# QB-37



## evangilder (Jun 17, 2007)

I finally got the galleries from Monday posted to the website. You can view them here:
Van Gilder Aviation Photography, QB-37, June 11, 2007-

Enjoy!
Here are a few highlights:


----------



## FLYBOYJ (Jun 17, 2007)

cool!!!!!!!!


----------



## Gnomey (Jun 17, 2007)

Excellent as usual Eric!


----------



## Wildcat (Jun 17, 2007)

Nice!


----------



## syscom3 (Jun 17, 2007)

That Wildcat in fleet colors just dont look right!

Good pics though!


----------



## evangilder (Jun 17, 2007)

Cheers guys. To make it even more interesting, syscom, that Martlett painted bird is an FM-2! I know, I'm not crazy about the paint job either. If it were a little more authentic FAA colors, it would be good.


----------



## trackend (Jun 18, 2007)

Beautiful Eric I agree on the Martlett paint job. l hope I get some results from Duxford FL that are even slightly on a par with yours. Some how I very much doubt it though and as usual weather/lighting will be the biggest factor (aside from my picture making). I just sent off for that Bigma 50-500 APO DG, it should arrive in the next few days so Ill need to do lots of homework in the next few weeks to get as up to speed as is possible in the short time left. talk about a steep learning curve I don't make things any easier for myself do I, still I had to save some wonger to cover the plastic bill .


----------



## evangilder (Jun 18, 2007)

You did put a steep learning curve on yourself for the Bigma, but you should do okay. I actually received mine a day or so before the May 5 event at the museum. The biggest thing to get used to is the weight. With the camera, the whole kit weighs in at about 5 pounds. It's not bad for the first few hours, but after a full day of shooting, you will feel it.

One thing you will notice with the new lens is that the zoom ring will feel pretty tight. It was a real chore to turn for the first outing on mine. It does, and will, loosen up with use. So your first outing may result in a sore wrist from turning the zoom ring. It gets better pretty quick though.

I leave the grip/tripod mount on the lens and use it for a secondary strap. I have moved it into several positions and so far have liked it best on the right side of the camera. That way, it's pretty much out of the way, but it acts as a nice carry handle when walking around. Believe me, it will bang your around if you are walking quickly! I did like it one the top, but if you ever use the flash, the grip will block the flash.

One last thing on the sigma, be real careful using the flash. The sun glare shield will get in the way and give you an interesting shadow, even when it is inverted, so take it off if you use the flash. Also, too much zoom will also give you the shadow. That's one that has bit me.

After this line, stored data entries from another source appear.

Source: an optimization exercise on an open RTL-to-GDS flow (aim: small area). Production flows keep margins and buffers that such runs may drop.
In this exercise RTL edits were held to simulation tests only and were not proved equivalent to the original.
Power and IR drop assume default switching activity.

==> inputs of branch delta <==
==> flow/design.v <==
`timescale 1ns / 1ps
module video_core(
	input         clk,
	input         rst_n,
	input  [7:0]  vpo,
	input         config_done,
	input         enhance_enable,
	input         video_zoom,
	input         cross_output,
	output [9:0]  lut_addr,
	input  [7:0]  lut_data,
	output [19:0] sram_a_addr,
	output        sram_a_ce_n,
	output        sram_a_we_n,
	output        sram_a_oe_n,
	output [15:0] sram_a_dout,
	output        sram_a_doe,
	input  [15:0] sram_a_din,
	output [19:0] sram_b_addr,
	output        sram_b_ce_n,
	output        sram_b_we_n,
	output        sram_b_oe_n,
	output [15:0] sram_b_dout,
	output        sram_b_doe,
	input  [15:0] sram_b_din,
	output [7:0]  enc_data,
	output        frame_flag,
	output        decode_error,
	output [7:0]  img_mean,
	output        iris_int,
	output [7:0]  max_gray
);
function [19:0] radd;
	input [19:0] a;
	input [19:0] b;
	input        ci;
	integer i;
	reg c;
	begin
		c = ci;
		for (i = 0; i < 20; i = i + 1) begin
			radd[i] = a[i] ^ b[i] ^ c;
			c = (a[i] & b[i]) | (a[i] & c) | (b[i] & c);
		end
	end
endfunction
reg [7:0] d1, d2;
always @(posedge clk or negedge rst_n)
	if (!rst_n) begin
		d1 <= 8'h00;
		d2 <= 8'h00;
	end else begin
		d1 <= vpo;
		d2 <= d1;
	end
localparam DI  = 4'b0000, DW  = 4'b0001, DE1 = 4'b0010, DE2 = 4'b0011,
           DCB = 4'b0100, DLB = 4'b0101, DCR = 4'b0110, DLR = 4'b0111,
           DNP = 4'b1000, DFL = 4'b1001, DEL = 4'b1010, DNL = 4'b1011,
           DER = 4'b1100;
localparam RNP = 2'b00, RFL = 2'b01, REL = 2'b10, RNL = 2'b11;
reg [3:0]  ds;
reg [1:0]  dr;
reg [9:0]  hp;           
reg [15:0] pv;           
reg        fld;
reg        flag;
reg        iris;
reg        err;
reg        we_w;
reg        ce_w;
reg [7:0]  mgb;          
reg [7:0]  mg;
reg [7:0]  lutr;
reg [7:0]  img_hi;       
reg [16:0] img_lo;
reg [7:0]  dlo, dhi;     
wire d_ff = (d2 == 8'hFF);
wire d_00 = (d2 == 8'h00);
wire d_ok = !d_ff && !d_00;
wire in_line   = (ds[3:2] == 2'b01);
wire is_chroma = in_line && !ds[0];
wire is_luma   = in_line && ds[0];
wire st_di  = (ds == DI);
wire st_del = (ds == DEL);
wire cap_go = st_di && config_done;
wire [7:0] lut_lo = (enhance_enable && is_chroma) ? d1 : lutr;
assign lut_addr = {!flag, 1'b0, lut_lo};
wire pv_last = (pv == (fld ? 16'd58995 : 16'd46035));
wire pv_inc  = st_del && d2[5:4] == 2'b01;
wire win = !fld && (hp >= 10'd103) && (hp < 10'd615) && (pv >= 16'd1350) && (pv < 16'd12870);
wire acc = is_luma && d_ok && win;
wire [19:0] img_lo_sum = radd({3'd0, img_lo}, {12'd0, acc ? d2 : 8'd0}, 1'b0);
always @(posedge clk or negedge rst_n)
	if (!rst_n) begin
		ds <= DI;
		flag <= 1'b0;
		iris <= 1'b0;
		err <= 1'b0;
		we_w <= 1'b1;
		ce_w <= 1'b1;
		mgb <= 8'h00;
		mg <= 8'h00;
		lutr <= 8'h00;
		img_hi <= 8'h00;
	end else begin
		case (ds)
		DI:
			if (config_done) begin
				err <= 1'b0;
				flag <= ~flag;
				iris <= 1'b0;
				we_w <= 1'b1;
				ce_w <= 1'b1;
				mg <= mgb;
				ds <= DW;
			end
		DW:
			if (d_ff) ds <= DE1;
		DE1:
			ds <= d_00 ? DE2 : DER;
		DE2:
			ds <= d_00 ? {2'b10, dr} : DER;
		DNP:
			ds <= DW;
		DFL:
			if (d2[6:4] == 3'b000) begin
				ds <= DCB;
				ce_w <= 1'b0;
			end else
				ds <= DW;
		DCB: begin
			we_w <= 1'b1;
			if (d_ff) ds <= DE1;
			else if (d_00) ds <= DER;
			else ds <= DLB;
		end
		DCR: begin
			we_w <= 1'b1;
			ds <= d_ok ? DLR : DER;
		end
		DLB, DLR:
			if (d_ok) begin
				ds <= ds[1] ? DCB : DCR;
				if (d2 >= mgb) mgb <= d2;
				we_w <= 1'b0;
			end else
				ds <= DER;
		DEL: begin
			we_w <= 1'b1;
			ce_w <= 1'b1;
			if (d2[6:4] == 3'b111)
				ds <= DI;
			else if (d2[6:4] == 3'b011) begin
				ds <= DW;
				iris <= 1'b0;
			end else if (d2[5:4] == 2'b01) begin
				if (!fld && pv == 16'd12870) iris <= 1'b1;
				ds <= DW;
			end else
				ds <= DER;
		end
		DNL:
			if (d2[5:4] == 2'b00) begin
				ds <= DCB;
				ce_w <= 1'b0;
			end else
				ds <= DW;
		DER:
			if (config_done)
				ds <= DI;
			else begin
				we_w <= 1'b1;
				ce_w <= 1'b1;
				err <= 1'b1;
			end
		default:
			ds <= DER;
		endcase
		if (is_chroma && d_ok && enhance_enable) lutr <= d1;
		img_hi <= cap_go ? 8'h00 : radd({12'd0, img_hi}, 20'd0, img_lo_sum[17]);
	end
always @(posedge clk) begin
	if (st_di) dr <= RNP;
	else if (ds == DNP && d2[6:5] == 2'b01) dr <= RFL;
	else if (in_line) dr <= REL;
	else if (st_del) dr <= RNL;
	hp <= in_line ? radd({10'd0, hp}, 20'd0, is_chroma && d_ok) : 10'h3FF;
	if (st_di)
		pv <= 16'd0;
	else if ((st_del && d2[6:4] == 3'b011) || (pv_inc && pv_last && fld))
		pv <= 16'd12960;
	else if (pv_inc && pv_last)
		pv <= 16'd0;
	else
		pv <= radd({4'd0, pv}, {14'd0, pv_inc, 1'b0, pv_inc, pv_inc, 1'b0, pv_inc}, 1'b0);
	if (st_di) fld <= 1'b0;
	else if (st_del && d2[6:4] == 3'b011) fld <= 1'b1;
	img_lo <= st_di ? 17'd0 : img_lo_sum[16:0];
	if (!is_luma) dlo <= d2;
	dhi <= enhance_enable ? lut_data : d2;
end
wire [19:0] wr_hi = radd({4'd0, pv}, {14'd0, hp[9:4]}, 1'b0);
wire [19:0] wr_addr = {wr_hi[15:0], hp[3:0]};
wire [15:0] wr_data = {dhi, dlo};
assign img_mean = img_hi;
assign max_gray = mg;
assign iris_int = iris;
assign decode_error = err;
assign frame_flag = flag;
localparam EI  = 4'b0000, EW  = 4'b0001, EE1 = 4'b0010, EE2 = 4'b0011,
           EAC = 4'b0100, EER = 4'b0101,
           ENP = 4'b1000, EOD = 4'b1001, EEL = 4'b1010, ENL = 4'b1011;
localparam NNP = 2'b00, NOD = 2'b01, NEL = 2'b10, NNL = 2'b11;
reg [3:0]  es;
reg [1:0]  en;
reg        zd, zd1;
reg [10:0] q;
reg        qfv;
reg [8:0]  lc;
reg [7:0]  mp;
reg        ce_r;
reg        fe;
reg [7:0]  y0, y1, cr;
reg [19:1] bf;
wire [15:0] rd_data = flag ? sram_a_din : sram_b_din;
wire [9:0]  q2 = q[10:1];
wire [8:0]  rx  = zd1 ? {1'b0, lc[8:1]} : lc;
wire [9:0]  ry  = zd1 ? {1'b0, q[10:2]} : q[10:1];
wire [19:0] rxf = radd({11'd0, rx}, {11'd0, fe, 1'b0, zd1, fe, 1'b0, zd1, 3'd0}, 1'b0);
wire [19:0] ryk = radd({10'd0, ry}, {12'd0, zd1, 1'b0, zd1, zd1, 1'b0, zd1, 2'd0}, 1'b0);
wire [19:0] rx5  = radd(rxf, {rxf[17:0], 2'd0}, 1'b0);
wire [19:0] rx45 = radd(rx5, {rx5[16:0], 3'd0}, 1'b0);
wire [19:0] rd_hi = radd(rx45, {14'd0, ryk[9:4]}, 1'b0);
wire [19:0] a_calc = {rd_hi[15:0], ryk[3:0]};
wire [19:0] rd_addr = (zd1 && q[2:0] != 3'd0) ? {bf, 1'b1} : a_calc;
wire e_ff = (d1 == 8'hFF);
wire e_00 = (d1 == 8'h00);
wire st_ei  = (es == EI);
wire st_eac = (es == EAC);
wire st_eel = (es == EEL);
wire enc_go = st_ei && config_done;
wire q_end  = (q == 11'd1439);
wire run    = st_eac && !e_ff && !q_end;
wire xhair = cross_output && (((lc == 9'd144) && (q2 >= 10'd335) && (q2 < 10'd385)) ||
                              ((q2 == 10'd360) && (lc > 9'd134) && (lc <= 9'd154)));
wire zload  = run && !q[0] && !xhair && zd1;
wire load0  = zload && (q[2:1] == 2'd0);
wire load2  = zload && (q[2:1] == 2'd1);
always @(posedge clk or negedge rst_n)
	if (!rst_n) begin
		es <= EI;
		qfv <= 1'b0;
		ce_r <= 1'b1;
		bf <= 19'd0;
	end else begin
		case (es)
		EI:
			if (config_done) begin
				es <= EW;
				qfv <= 1'b0;
				ce_r <= 1'b1;
			end
		EW:
			if (e_ff) es <= EE1;
		EE1:
			es <= e_00 ? EE2 : EER;
		EE2:
			es <= e_00 ? {2'b10, en} : EER;
		ENP:
			es <= EW;
		EOD:
			if (d1[6:4] == 3'b000) begin
				es <= EAC;
				ce_r <= 1'b0;
			end else
				es <= EW;
		EAC:
			if (e_ff)
				es <= EE1;
			else if (q_end) begin
				qfv <= 1'b0;
				es <= EW;
			end else
				qfv <= 1'b1;
		EEL: begin
			ce_r <= 1'b1;
			if (d1[6:4] == 3'b111)
				es <= EI;
			else if (d1[6:4] == 3'b011 || d1[5:4] == 2'b01)
				es <= EW;
			else
				es <= EER;
		end
		ENL:
			if (d1[5:4] == 2'b00) begin
				es <= EAC;
				ce_r <= 1'b0;
			end else
				es <= EW;
		EER:
			if (config_done)
				es <= EI;
			else
				ce_r <= 1'b1;
		default:
			es <= EER;
		endcase
		if (load0) bf <= a_calc[19:1];
	end
always @(posedge clk) begin
	zd <= video_zoom;
	zd1 <= zd;
	if (st_ei) en <= NNP;
	else if (es == ENP && d1[6:5] == 2'b01) en <= NOD;
	else if (st_eac) en <= NEL;
	else if (st_eel) en <= NNL;
	q <= (enc_go || (st_eac && !e_ff && q_end)) ? 11'd0 : radd({9'd0, q}, 20'd0, run);
	lc <= (enc_go || (st_eel && d1[6:4] == 3'b011)) ? 9'd0 :
	      radd({11'd0, lc}, 20'd0, st_eel && d1[5:4] == 2'b01);
	if (enc_go) fe <= 1'b0;
	else if (st_eel && d1[6:4] == 3'b011) fe <= 1'b1;
	if (enc_go) begin
		y0 <= 8'h10;
		y1 <= 8'h10;
		cr <= 8'h80;
	end else begin
		if (load0) y0 <= rd_data[15:8];
		if (load2) begin
			y1 <= rd_data[15:8];
			cr <= rd_data[7:0];
		end
	end
	mp <= 8'h00;
	if (run) begin
		if (!q[0]) begin
			if (xhair)
				mp <= 8'h80;
			else if (zd1)
				case (q[2:1])
				2'd0, 2'd1: mp <= rd_data[7:0];
				2'd2: mp <= 8'd189;
				default: mp <= cr;
				endcase
			else
				mp <= 8'd49;
		end else begin
			if (xhair)
				mp <= (rd_data[15:8] > 8'd128) ? 8'd20 : 8'd220;
			else if (zd1)
				mp <= q[2] ? y1 : y0;
			else
				mp <= rd_data[15:8];
		end
	end
end
assign enc_data = qfv ? mp : d2;
assign sram_b_addr = flag ? wr_addr : rd_addr;
assign sram_b_ce_n = flag ? ce_w : ce_r;
assign sram_b_we_n = flag ? we_w : 1'b1;
assign sram_b_oe_n = flag ? 1'b1 : ce_r;
assign sram_b_dout = wr_data;
assign sram_b_doe  = flag;
assign sram_a_addr = flag ? rd_addr : wr_addr;
assign sram_a_ce_n = flag ? ce_r : ce_w;
assign sram_a_we_n = flag ? 1'b1 : we_w;
assign sram_a_oe_n = flag ? ce_r : 1'b1;
assign sram_a_dout = wr_data;
assign sram_a_doe  = !flag;
endmodule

Shoot away and have a blast with it. It will feel heavy for a bit, but you'll get used to it. The balance is pretty good, so if you get a bit of a shake, take your left elbow and rest it against your body for stability, or kneel down in a comfortable position and put your elbow on your knee. Anyting that helps hold the lens steady until you get used to the weight.

Here is an example of flash with zoom, and a couple of me with the Bigma.


----------



## trackend (Jun 18, 2007)

Thanks for the hints Eric I tried cranking one in a local camera shop and as you say the zoom ring was tight as hell but all the write ups I have looked at agree with you that it will ease after it has been run in also nearly all the feed back reiterates your findings on the image quality against value for money etc. As for weight I'm hoping that my experiences with my old RB67 will help there as a standard set up it used to go around 5lbs but I used to use it with the 180mm lens which was 2 lbs so it was a fair old lump to swing about.
as I have said many thanks for the help, having look at just about everything on the market the Bigma still seems to be a good choice at the price and the 50mm bottom end saves all that lens changing. Cant weight to start clicking away.


----------



## evangilder (Jun 18, 2007)

I certainly have no regrets getting that lens. I know a few aviation photographers that use it and no one has any complaints. One more piece of advise on the lens. I wear a collared shirt when I go shooting with it so that I can turn the collar up, put the straps in the collar, and then turn it back down. I keeps the straps from cutting into your neck. If you are only shooting for an hour or so, it's not bad, but with an all day shoot, it's much more comfortable to have the collar act as a buffer.

Enjoy it! I know I do.


----------



## trackend (Jun 18, 2007)

Ill remember that about the strap, now Ive got some decent kit I wont have any excuses for turning out rubbish I still get lots of pleasure from others work and looking at your images has given me something to aim for so thanks for the help and sharing your knowledge and beautiful pictures with us Eric.


----------



## timshatz (Jun 18, 2007)

Wonderful shots. Loved it.


----------



## evangilder (Jun 18, 2007)

Thanks Tim. 

Lee, you may want to keep the shutter speed relatively fast until you get used to the lens. I have been working on 1/250 on flying shots and my good percentage has gone down a bit at full zoom, but the ones that do come out look great. I used to shoot 1/400 for flying props which still gives some prop blur while maintaining aircraft focus. 1/250 will give you more blur, of the prop and in many cases, the rest of the shot. Grrr. 

I have managed to get a full prop disc on a few taxiing planes now with some practice, but flying with a full prop disc hasn't happened yet. Here is a taxiing full arc shot.


----------